(Records drawn from a dataset)
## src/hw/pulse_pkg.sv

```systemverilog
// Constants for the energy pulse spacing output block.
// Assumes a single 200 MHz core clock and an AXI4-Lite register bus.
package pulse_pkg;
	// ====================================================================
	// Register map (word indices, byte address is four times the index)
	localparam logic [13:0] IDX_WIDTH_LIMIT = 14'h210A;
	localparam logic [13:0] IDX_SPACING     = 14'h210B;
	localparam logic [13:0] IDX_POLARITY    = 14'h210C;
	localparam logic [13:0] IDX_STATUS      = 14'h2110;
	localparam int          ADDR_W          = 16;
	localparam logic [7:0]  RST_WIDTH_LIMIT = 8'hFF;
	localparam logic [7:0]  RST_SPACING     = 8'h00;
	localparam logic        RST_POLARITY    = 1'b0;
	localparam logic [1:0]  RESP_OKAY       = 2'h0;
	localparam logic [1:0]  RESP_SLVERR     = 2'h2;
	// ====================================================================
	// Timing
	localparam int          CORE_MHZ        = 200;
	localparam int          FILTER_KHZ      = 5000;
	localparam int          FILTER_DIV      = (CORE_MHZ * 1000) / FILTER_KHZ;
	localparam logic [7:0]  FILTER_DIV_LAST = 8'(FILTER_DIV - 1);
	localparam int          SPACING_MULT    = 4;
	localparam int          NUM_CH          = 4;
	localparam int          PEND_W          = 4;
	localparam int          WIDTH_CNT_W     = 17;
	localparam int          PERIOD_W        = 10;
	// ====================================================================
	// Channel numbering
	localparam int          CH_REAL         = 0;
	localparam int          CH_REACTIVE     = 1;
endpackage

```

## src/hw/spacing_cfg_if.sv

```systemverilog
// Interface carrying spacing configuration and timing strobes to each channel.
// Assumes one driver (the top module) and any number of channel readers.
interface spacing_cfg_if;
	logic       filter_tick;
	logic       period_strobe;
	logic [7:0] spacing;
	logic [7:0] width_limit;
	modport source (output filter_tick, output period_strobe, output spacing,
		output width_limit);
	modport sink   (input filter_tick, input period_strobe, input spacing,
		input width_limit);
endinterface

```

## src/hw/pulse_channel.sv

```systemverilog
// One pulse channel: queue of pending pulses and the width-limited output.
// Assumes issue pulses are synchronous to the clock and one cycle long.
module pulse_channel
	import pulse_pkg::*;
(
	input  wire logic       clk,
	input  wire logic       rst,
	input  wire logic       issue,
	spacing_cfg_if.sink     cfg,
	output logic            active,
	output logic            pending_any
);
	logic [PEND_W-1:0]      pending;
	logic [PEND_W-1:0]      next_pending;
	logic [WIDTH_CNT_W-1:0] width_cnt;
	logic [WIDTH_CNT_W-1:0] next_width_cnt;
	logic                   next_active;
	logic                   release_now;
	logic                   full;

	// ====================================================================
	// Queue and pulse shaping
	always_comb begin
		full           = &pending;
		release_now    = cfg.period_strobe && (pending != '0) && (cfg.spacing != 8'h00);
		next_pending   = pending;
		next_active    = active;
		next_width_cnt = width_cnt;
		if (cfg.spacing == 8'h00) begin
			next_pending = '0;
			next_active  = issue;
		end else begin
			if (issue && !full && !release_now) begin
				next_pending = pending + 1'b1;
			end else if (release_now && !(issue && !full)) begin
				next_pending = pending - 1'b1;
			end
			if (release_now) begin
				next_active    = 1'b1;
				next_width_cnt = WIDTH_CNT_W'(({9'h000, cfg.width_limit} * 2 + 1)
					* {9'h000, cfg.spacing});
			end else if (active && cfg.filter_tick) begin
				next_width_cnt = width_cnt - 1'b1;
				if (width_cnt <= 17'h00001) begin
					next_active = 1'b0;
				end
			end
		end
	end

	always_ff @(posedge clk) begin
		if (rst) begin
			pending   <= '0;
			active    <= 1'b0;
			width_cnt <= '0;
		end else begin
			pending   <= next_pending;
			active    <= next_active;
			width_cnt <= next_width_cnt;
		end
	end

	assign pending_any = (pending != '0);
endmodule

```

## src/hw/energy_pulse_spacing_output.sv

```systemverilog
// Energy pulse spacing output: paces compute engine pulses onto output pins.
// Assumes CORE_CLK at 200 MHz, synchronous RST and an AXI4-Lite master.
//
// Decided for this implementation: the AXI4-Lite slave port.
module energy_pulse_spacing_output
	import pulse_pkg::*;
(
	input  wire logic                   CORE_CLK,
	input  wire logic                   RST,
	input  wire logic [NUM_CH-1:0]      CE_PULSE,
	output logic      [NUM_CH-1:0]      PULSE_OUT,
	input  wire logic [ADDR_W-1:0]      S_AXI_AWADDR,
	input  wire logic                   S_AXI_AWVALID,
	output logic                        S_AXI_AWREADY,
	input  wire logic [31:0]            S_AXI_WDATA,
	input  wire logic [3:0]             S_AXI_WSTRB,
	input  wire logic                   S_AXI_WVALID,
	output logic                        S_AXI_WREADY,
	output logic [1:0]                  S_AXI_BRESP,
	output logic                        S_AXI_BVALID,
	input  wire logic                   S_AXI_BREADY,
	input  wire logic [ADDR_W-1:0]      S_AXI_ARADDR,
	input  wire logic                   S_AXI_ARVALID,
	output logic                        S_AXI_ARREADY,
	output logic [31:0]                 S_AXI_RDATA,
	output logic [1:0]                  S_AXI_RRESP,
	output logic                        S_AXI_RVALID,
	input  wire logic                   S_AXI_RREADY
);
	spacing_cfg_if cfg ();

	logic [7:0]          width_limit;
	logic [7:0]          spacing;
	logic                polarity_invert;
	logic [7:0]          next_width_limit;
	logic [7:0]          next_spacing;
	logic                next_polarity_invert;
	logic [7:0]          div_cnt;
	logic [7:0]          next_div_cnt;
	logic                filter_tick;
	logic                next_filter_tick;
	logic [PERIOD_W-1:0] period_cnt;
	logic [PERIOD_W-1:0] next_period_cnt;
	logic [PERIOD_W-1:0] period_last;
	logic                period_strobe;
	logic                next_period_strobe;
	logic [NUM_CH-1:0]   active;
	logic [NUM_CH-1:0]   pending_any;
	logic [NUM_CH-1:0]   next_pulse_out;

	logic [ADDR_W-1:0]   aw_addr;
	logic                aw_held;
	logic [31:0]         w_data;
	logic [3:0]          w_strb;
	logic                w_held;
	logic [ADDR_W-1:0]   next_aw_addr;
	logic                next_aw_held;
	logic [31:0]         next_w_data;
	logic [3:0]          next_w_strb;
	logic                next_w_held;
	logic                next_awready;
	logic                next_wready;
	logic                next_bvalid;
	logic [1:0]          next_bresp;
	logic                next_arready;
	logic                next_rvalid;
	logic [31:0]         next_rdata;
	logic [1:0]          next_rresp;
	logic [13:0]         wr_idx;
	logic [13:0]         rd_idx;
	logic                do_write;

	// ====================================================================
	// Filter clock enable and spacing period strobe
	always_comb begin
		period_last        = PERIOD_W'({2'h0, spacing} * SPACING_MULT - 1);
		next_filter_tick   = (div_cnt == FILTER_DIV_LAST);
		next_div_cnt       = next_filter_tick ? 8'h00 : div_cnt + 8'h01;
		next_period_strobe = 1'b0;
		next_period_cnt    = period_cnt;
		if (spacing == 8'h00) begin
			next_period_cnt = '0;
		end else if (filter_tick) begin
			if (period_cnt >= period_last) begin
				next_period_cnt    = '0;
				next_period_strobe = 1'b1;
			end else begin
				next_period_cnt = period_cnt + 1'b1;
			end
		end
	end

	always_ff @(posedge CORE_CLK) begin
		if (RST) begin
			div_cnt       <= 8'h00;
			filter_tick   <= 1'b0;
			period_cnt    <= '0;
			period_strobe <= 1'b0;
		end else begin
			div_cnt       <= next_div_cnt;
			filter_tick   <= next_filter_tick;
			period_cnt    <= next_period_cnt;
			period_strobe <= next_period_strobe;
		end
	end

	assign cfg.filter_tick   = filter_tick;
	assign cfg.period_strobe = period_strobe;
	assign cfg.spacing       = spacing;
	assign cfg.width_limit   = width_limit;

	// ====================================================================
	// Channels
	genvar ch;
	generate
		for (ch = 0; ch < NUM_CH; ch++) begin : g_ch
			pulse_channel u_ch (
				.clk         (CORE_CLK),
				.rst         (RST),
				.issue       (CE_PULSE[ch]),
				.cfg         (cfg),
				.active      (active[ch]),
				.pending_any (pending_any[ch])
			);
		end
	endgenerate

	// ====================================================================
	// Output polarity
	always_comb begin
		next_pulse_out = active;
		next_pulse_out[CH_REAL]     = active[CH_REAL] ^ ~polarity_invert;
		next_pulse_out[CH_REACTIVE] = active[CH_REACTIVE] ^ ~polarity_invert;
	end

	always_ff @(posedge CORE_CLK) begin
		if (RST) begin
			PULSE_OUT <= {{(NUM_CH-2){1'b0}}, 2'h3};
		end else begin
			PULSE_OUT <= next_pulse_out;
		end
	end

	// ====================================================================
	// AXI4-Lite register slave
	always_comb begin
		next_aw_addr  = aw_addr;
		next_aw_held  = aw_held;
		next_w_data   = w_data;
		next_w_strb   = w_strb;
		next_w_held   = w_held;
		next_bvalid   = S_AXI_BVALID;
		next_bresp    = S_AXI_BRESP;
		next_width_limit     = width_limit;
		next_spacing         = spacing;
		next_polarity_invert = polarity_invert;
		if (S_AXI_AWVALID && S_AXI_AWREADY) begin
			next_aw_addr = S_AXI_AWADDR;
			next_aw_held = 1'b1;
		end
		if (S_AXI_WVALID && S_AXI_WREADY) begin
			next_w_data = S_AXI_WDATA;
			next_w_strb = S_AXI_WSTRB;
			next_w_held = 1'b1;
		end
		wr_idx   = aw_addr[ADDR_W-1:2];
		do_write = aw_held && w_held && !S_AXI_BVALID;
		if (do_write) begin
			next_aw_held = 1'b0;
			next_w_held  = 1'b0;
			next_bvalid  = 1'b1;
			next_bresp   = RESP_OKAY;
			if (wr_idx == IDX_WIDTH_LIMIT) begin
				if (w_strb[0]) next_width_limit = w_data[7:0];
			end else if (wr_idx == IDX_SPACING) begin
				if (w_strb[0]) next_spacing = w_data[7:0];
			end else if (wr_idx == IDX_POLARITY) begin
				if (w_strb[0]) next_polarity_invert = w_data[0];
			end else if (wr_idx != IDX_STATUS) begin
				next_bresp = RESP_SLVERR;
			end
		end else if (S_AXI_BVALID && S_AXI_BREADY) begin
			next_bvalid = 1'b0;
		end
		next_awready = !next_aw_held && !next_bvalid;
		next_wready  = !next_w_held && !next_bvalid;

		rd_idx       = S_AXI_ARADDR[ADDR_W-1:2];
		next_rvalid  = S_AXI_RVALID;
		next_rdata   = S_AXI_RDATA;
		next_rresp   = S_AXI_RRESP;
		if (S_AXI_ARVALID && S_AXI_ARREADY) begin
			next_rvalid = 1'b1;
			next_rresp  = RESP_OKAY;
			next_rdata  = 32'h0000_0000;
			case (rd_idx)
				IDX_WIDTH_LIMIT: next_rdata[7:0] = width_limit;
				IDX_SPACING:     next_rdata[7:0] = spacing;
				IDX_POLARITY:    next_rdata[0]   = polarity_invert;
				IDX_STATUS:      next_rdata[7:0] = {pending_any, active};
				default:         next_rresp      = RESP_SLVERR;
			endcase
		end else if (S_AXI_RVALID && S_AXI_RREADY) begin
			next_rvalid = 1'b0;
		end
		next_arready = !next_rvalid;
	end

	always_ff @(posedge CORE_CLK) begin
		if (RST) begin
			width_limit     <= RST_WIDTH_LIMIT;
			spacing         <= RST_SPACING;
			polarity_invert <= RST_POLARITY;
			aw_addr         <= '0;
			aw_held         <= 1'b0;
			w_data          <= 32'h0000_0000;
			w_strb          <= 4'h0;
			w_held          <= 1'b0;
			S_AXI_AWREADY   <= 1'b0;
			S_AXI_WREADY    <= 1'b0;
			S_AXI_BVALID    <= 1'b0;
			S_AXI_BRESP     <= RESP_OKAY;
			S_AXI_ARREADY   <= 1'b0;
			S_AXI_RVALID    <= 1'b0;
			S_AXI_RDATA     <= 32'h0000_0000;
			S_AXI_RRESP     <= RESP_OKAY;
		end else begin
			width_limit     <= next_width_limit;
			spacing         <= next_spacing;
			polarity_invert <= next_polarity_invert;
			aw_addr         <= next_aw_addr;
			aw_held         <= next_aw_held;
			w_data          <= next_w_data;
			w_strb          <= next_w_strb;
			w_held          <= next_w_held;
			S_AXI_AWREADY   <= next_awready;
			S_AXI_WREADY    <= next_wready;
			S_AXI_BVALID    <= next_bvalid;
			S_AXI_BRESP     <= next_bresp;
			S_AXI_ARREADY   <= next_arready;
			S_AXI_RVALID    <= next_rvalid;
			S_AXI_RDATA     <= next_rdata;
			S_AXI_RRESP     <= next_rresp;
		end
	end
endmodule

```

Problem to work on
Where a line of the records has the string "pulses", copy that line.

Worked solution
// One pulse channel: queue of pending pulses and the width-limited output.
// Assumes issue pulses are synchronous to the clock and one cycle long.
// Energy pulse spacing output: paces compute engine pulses onto output pins.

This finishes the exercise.